While we only have a little more than two months under our proverbial belt, there’s no denying that it’s been a good run thus far in 2013. Since January 2nd the S&P 500 Index has returned 9%.
In addition, all of the major indexes, the DJIA, the S&P 500 Index and the NASDAQ, have more than doubled since the low of March 9, 2009. This is a great reminder why you shouldn’t abandon your well-designed plan just because others are panicking.
On the flip side, any day now we can expect to see articles about why this is a good time to buy stocks. Why few people were saying that in the depths of 2009 is a good question you might ask.
When the news was bad and markets were tanking, I advised staying the course and adhering to your investment plan. Now I advise not getting too optimistic, thinking the “coast is clear.”
While we can all enjoy the recent successes, I certainly cannot take any credit for predicting the stock market rally. The truth is that rallies come along quite randomly, as do stock market routs. And as I’ve said on numerous occasions, no one can predict short-term stock market returns. Just a reminder, stocks can go down as well as up. Of course, you know that, but you also know that the long-term trend has been up.
So let’s bring up a subject I feel is critical to safeguarding your long-term investment experience: In good times and bad, there is an art to making quality decisions, and it may not be what you think.
Among the many roles of your financial advisor, one is to remind you (repeatedly) that the quality of your financial decisions contributes as much or more to your investment success as do the fleeting outcomes of hot or cold markets. In Carl Richards’ book, Behavior Gap, we are reminded of an important related insight:
“The outcomes of our decisions may vary. In fact, you can make a good decision and have a bad outcome. But sensible, reality-based choices are our best shot at reaching our goals.”
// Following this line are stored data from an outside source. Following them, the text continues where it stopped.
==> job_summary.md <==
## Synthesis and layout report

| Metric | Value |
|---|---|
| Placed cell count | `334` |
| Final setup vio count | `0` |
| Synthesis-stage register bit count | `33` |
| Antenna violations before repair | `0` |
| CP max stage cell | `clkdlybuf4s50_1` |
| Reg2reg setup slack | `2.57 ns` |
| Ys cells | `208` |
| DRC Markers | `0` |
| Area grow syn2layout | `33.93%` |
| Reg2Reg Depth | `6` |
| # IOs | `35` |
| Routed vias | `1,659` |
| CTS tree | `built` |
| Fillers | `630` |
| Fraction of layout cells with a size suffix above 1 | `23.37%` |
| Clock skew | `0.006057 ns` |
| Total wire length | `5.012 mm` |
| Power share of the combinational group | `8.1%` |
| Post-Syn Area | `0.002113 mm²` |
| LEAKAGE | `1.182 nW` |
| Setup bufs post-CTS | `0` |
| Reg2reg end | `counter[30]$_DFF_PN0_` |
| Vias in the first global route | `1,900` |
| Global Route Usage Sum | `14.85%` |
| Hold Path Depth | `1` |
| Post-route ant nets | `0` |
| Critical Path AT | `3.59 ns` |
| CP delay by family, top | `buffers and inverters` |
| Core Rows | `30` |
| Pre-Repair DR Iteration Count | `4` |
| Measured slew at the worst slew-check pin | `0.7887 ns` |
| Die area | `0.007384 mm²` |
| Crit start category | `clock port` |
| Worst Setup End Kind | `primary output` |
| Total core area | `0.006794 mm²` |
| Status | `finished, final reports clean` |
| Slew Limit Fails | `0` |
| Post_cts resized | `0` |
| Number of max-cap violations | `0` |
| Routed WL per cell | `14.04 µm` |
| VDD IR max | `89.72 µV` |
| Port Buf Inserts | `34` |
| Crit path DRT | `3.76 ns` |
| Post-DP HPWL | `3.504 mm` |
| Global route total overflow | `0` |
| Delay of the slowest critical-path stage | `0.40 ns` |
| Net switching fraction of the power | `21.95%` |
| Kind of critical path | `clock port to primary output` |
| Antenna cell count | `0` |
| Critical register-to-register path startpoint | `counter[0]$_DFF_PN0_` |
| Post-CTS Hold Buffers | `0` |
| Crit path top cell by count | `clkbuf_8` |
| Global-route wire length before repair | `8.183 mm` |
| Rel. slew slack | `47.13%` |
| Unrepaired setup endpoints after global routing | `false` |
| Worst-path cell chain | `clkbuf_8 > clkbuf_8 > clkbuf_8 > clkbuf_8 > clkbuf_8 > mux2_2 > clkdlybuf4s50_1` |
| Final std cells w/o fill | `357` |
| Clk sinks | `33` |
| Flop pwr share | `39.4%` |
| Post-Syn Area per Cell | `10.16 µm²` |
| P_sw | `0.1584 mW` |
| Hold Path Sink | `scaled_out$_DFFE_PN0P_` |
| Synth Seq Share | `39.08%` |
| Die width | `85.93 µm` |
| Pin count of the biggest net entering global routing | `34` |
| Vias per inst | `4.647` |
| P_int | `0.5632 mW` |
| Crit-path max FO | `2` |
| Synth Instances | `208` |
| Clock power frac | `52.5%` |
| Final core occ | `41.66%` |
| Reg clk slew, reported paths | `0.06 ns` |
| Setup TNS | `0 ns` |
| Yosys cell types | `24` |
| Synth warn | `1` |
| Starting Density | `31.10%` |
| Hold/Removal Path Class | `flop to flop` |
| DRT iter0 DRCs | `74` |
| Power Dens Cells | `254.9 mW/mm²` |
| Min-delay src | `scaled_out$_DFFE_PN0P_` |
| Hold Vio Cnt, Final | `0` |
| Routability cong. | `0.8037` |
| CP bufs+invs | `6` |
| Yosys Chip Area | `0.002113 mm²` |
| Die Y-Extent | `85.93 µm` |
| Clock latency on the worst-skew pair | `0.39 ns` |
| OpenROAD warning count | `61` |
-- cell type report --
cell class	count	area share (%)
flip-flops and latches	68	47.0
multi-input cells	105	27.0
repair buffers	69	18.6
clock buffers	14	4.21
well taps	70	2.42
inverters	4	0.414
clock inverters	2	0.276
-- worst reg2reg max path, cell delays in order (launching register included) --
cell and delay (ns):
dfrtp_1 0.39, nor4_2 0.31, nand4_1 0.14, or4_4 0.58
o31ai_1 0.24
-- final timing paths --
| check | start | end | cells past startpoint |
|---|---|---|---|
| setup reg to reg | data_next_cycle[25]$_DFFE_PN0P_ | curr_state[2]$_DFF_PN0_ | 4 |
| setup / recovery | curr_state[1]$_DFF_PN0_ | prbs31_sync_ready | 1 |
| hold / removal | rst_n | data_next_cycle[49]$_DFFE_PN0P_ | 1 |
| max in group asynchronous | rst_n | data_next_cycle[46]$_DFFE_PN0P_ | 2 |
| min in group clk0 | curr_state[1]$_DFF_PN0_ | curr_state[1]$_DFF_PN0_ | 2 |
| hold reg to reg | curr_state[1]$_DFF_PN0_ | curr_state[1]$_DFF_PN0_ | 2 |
File: flow/run.sh
#!/bin/bash
# OpenROAD 26Q1-2900-gdf79404cd8, Yosys 0.63+post, stock flow scripts
make -C /OpenROAD-flow-scripts/flow DESIGN_CONFIG=/design/flow/config.mk WORK_HOME=/design/flow/orfs finish
File: flow/config.mk
export PLATFORM = sky130hd
export DESIGN_NAME = crc10
export DESIGN_NICKNAME = crc10
export VERILOG_FILES = /design/flow/design.v
export SDC_FILE = /design/flow/constraint.sdc
export NUM_CORES = 4
export LEC_CHECK = 1
export CORE_UTILIZATION = 40
File: flow/constraint.sdc
current_design crc10

set clk_period 6.1
set clk_io_pct 0.2

create_clock -name clk0 -period $clk_period [get_ports {clk_390p625M}]

set non_clock_inputs [all_inputs -no_clocks]
set_input_delay [expr $clk_period * $clk_io_pct] -clock clk0 $non_clock_inputs
set_output_delay [expr $clk_period * $clk_io_pct] -clock clk0 [all_outputs]
[design/flow/run.sh]
#!/bin/bash
# OpenROAD 26Q1-2900-gdf79404cd8, Yosys 0.63+post, stock flow scripts
make -C /OpenROAD-flow-scripts/flow DESIGN_CONFIG=/design/flow/config.mk WORK_HOME=/design/flow/orfs finish
[design/flow/config.mk]
export PLATFORM = sky130hd
export DESIGN_NAME = ifu
export DESIGN_NICKNAME = ifu
export VERILOG_FILES = /design/flow/design.v
export SDC_FILE = /design/flow/constraint.sdc
export NUM_CORES = 4
export LEC_CHECK = 1
export CORE_UTILIZATION = 40
[design/flow/constraint.sdc]
current_design ifu

set clk_period 14.2
set clk_io_pct 0.2

create_clock -name clk0 -period $clk_period [get_ports {clk}]

set non_clock_inputs [all_inputs -no_clocks]
set_input_delay [expr $clk_period * $clk_io_pct] -clock clk0 $non_clock_inputs
set_output_delay [expr $clk_period * $clk_io_pct] -clock clk0 [all_outputs]
File: flow/config.mk
export PLATFORM = sky130hd
export DESIGN_NAME = regfile
export DESIGN_NICKNAME = regfile
export VERILOG_FILES = /design/flow/design.v
export SDC_FILE = /design/flow/constraint.sdc
export NUM_CORES = 4
export LEC_CHECK = 1
export CORE_UTILIZATION = 30
File: flow/constraint.sdc
current_design regfile

set clk_period 6.7
set clk_io_pct 0.2

create_clock -name clk0 -period $clk_period [get_ports {clk_regfile}]

set non_clock_inputs [all_inputs -no_clocks]
set_input_delay [expr $clk_period * $clk_io_pct] -clock clk0 $non_clock_inputs
set_output_delay [expr $clk_period * $clk_io_pct] -clock clk0 [all_outputs]
File: flow/design.v
module regfile( 
input logic  clk_regfile , reset_regfile , regwrite_regfile ,
input logic [4:0] rd , rs1_i  , rs2_i , 
input logic [31:0] writedata,
output logic [31:0] rs1_o , rs2_o);
logic [31:0] registers [0:31] ; 
integer i;
initial begin 
for(i=0;i<32;i=i+1)
registers[i]=32'h0;
end
always @ (posedge clk_regfile ) begin
if (reset_regfile==1'b1) begin
for ( i=0 ; i<32 ; i=i+1)
registers[i] <= 32'b0; 
end
else begin
if(regwrite_regfile==1'b1) begin
if(rd==5'b0)
registers[rd] <= 32'b0;
else
registers[rd] <= writedata ; 
end
end
end
assign rs1_o = registers[rs1_i];
assign rs2_o = registers[rs2_i];
endmodule
File: flow/run.sh
#!/bin/bash
# OpenROAD 26Q1-2900-gdf79404cd8, Yosys 0.63+post, stock flow scripts
make -C /OpenROAD-flow-scripts/flow DESIGN_CONFIG=/design/flow/config.mk WORK_HOME=/design/flow/orfs finish
==> design/flow/design.v <==
module alu (
input logic [5:0] ALU_Control,
input logic [31:0] operand_A,operand_B,
input logic [4:0] shamt,
output logic [31:0] ALU_result);
assign shamt = operand_B[4:0];
always_comb begin 
   ALU_result= 
            (ALU_Control == 6'b000_000)? operand_A + operand_B:                 
            (ALU_Control == 6'b001_000)? operand_A - operand_B:                 
            (ALU_Control == 6'b000_100)? operand_A ^ operand_B:                 
            (ALU_Control == 6'b000_110)? operand_A | operand_B:                 
            (ALU_Control == 6'b000_111)? operand_A & operand_B:                 
            (ALU_Control == 6'b000_010)? {31'b0,operand_A < operand_B}:                 
            (ALU_Control == 6'b000_011)? {31'b0,operand_A < operand_B}:                 
            (ALU_Control == 6'b000_001)? operand_A << shamt:                    
            (ALU_Control == 6'b000_101)? operand_A >> shamt:                    
            (ALU_Control == 6'b001_101)? operand_A >> shamt:                    
            (ALU_Control == 6'b111_111)? operand_A:                             
            (ALU_Control == 6'b010_000)? {31'b0,operand_A == operand_B}:              
            (ALU_Control == 6'b010_001)? {31'b0,operand_A != operand_B}:              
            (ALU_Control == 6'b010_100)? {31'b0,operand_A < operand_B}:               
            (ALU_Control == 6'b010_101)? {31'b0,operand_A >= operand_B}:              
            (ALU_Control == 6'b010_110)? {31'b0,operand_A < operand_B}:               
            (ALU_Control == 6'b010_111)? {31'b0,operand_A >= operand_B}: 32'b0;           
end
endmodule 
==> design/flow/run.sh <==
#!/bin/bash
# OpenROAD 26Q1-2900-gdf79404cd8, Yosys 0.63+post, stock flow scripts
make -C /OpenROAD-flow-scripts/flow DESIGN_CONFIG=/design/flow/config.mk WORK_HOME=/design/flow/orfs finish
==> design/flow/config.mk <==
export PLATFORM = sky130hd
export DESIGN_NAME = alu
export DESIGN_NICKNAME = alu
export VERILOG_FILES = /design/flow/design.v
export SDC_FILE = /design/flow/constraint.sdc
export NUM_CORES = 4
export LEC_CHECK = 1
export CORE_UTILIZATION = 30
==> design/flow/constraint.sdc <==
current_design alu

set clk_period 17.3
set clk_io_pct 0.2

create_clock -name clk0 -period $clk_period

set non_clock_inputs [all_inputs -no_clocks]
set_input_delay [expr $clk_period * $clk_io_pct] -clock clk0 $non_clock_inputs
set_output_delay [expr $clk_period * $clk_io_pct] -clock clk0 [all_outputs]
==> results.ini <==
[status]
flow.stopped_at = synthesis
result_of_the_run = stopped before the end
stop_error = ERROR: Found 5 problems in 'check -assert'.

[logic_synthesis]
yosys.area_share.adder = 0.1475
ys_seq_frac = 0
top_cells_by_area = sky130_fd_sc_hd__ha_1, sky130_fd_sc_hd__mux2i_1, sky130_fd_sc_hd__a21oi_1
synth-area-yosys_um2 = 8502
post-synth-top-area-cell = sky130_fd_sc_hd__ha_1
top_cell_area_share = 0.1428
proportion_of_synthesized_area_in_mux_cells = 0.1642
synth-xor-area-share = 0.01236
yosys.area_share.simple = 0.1974
aoi_share = 0.3832
synth_cell_count_leaders = sky130_fd_sc_hd__nor2_1, sky130_fd_sc_hd__a21oi_1, sky130_fd_sc_hd__nand2_1, sky130_fd_sc_hd__ha_1, sky130_fd_sc_hd__inv_1
yosysWarningCount = 1
ys_cells = 1271
post-synth-top-count-cell = sky130_fd_sc_hd__nor2_1
netlist_logic_family_top = AND-OR/OR-AND gates
synth.lib_cells_used.distinct = 90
To illustrate, you could take your life savings toLas Vegas, bet it all on a single very lucky spin and strike it outrageously rich. That would be a great, albeit improbable, outcome … to a very horrendous decision. In contrast, you can maintain a low-cost, globally diversified portfolio that reflects your personal goals as well as the latest academic evidence on capturing market returns. Fantastic decision, even when market conditions deliver disappointing results.
This is where your financial advisor comes in especially handy. Whenever you may be tempted off-course by undesirable outcomes — or, on the flip side, by random bursts of success — you need to objectively assess what, if any, adjustments might be warranted within your plans and your investments.
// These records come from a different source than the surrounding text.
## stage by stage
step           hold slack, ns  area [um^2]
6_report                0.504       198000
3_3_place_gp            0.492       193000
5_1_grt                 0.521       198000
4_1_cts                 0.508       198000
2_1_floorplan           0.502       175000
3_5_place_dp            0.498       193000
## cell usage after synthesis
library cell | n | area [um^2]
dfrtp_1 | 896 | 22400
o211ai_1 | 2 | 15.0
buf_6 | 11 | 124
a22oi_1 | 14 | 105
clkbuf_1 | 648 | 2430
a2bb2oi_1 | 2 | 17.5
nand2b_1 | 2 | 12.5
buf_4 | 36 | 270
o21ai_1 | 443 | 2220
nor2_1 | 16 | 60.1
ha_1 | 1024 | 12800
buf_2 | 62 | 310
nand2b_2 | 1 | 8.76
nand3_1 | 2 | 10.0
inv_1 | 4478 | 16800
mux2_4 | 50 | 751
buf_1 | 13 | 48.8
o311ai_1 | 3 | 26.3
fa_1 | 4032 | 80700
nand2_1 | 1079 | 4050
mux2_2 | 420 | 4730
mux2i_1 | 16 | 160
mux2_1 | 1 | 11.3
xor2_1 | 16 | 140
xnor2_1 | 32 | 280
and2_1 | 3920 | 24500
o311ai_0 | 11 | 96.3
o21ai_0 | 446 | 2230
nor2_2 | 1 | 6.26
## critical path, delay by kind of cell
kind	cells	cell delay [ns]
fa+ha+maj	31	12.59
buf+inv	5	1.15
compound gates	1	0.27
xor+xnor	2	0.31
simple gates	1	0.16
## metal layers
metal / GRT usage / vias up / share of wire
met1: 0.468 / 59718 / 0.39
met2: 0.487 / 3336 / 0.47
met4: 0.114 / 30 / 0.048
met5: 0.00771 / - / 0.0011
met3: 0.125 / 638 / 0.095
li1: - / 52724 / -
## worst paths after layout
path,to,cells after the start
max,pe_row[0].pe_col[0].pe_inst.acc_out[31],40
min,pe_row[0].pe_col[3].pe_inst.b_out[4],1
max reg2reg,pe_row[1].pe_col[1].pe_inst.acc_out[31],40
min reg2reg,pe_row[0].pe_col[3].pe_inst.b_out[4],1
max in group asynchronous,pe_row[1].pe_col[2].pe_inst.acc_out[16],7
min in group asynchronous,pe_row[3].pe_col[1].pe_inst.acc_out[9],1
### constraint.sdc
current_design uart_rx

set clk_period 3.6
set clk_io_pct 0.2

create_clock -name clk0 -period $clk_period [get_ports {clk_i}]

set non_clock_inputs [all_inputs -no_clocks]
set_input_delay [expr $clk_period * $clk_io_pct] -clock clk0 $non_clock_inputs
set_output_delay [expr $clk_period * $clk_io_pct] -clock clk0 [all_outputs]
### run.sh
#!/bin/bash
# OpenROAD 26Q1-2900-gdf79404cd8, Yosys 0.63+post, stock flow scripts
make -C /OpenROAD-flow-scripts/flow DESIGN_CONFIG=/design/flow/config.mk WORK_HOME=/design/flow/orfs finish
As Larry Swedroe points out:
“If you have done a good job developing your plan, and it has anticipated the risks you are likely to face, you should ignore the noise of the market, not getting caught up in either the hype or the fear that bull and bear markets can cause. Just stick to your plan.”
Making confident, quality decisions toward achieving your long-term goals regardless of past-tense outcomes — that is good advice any time of year.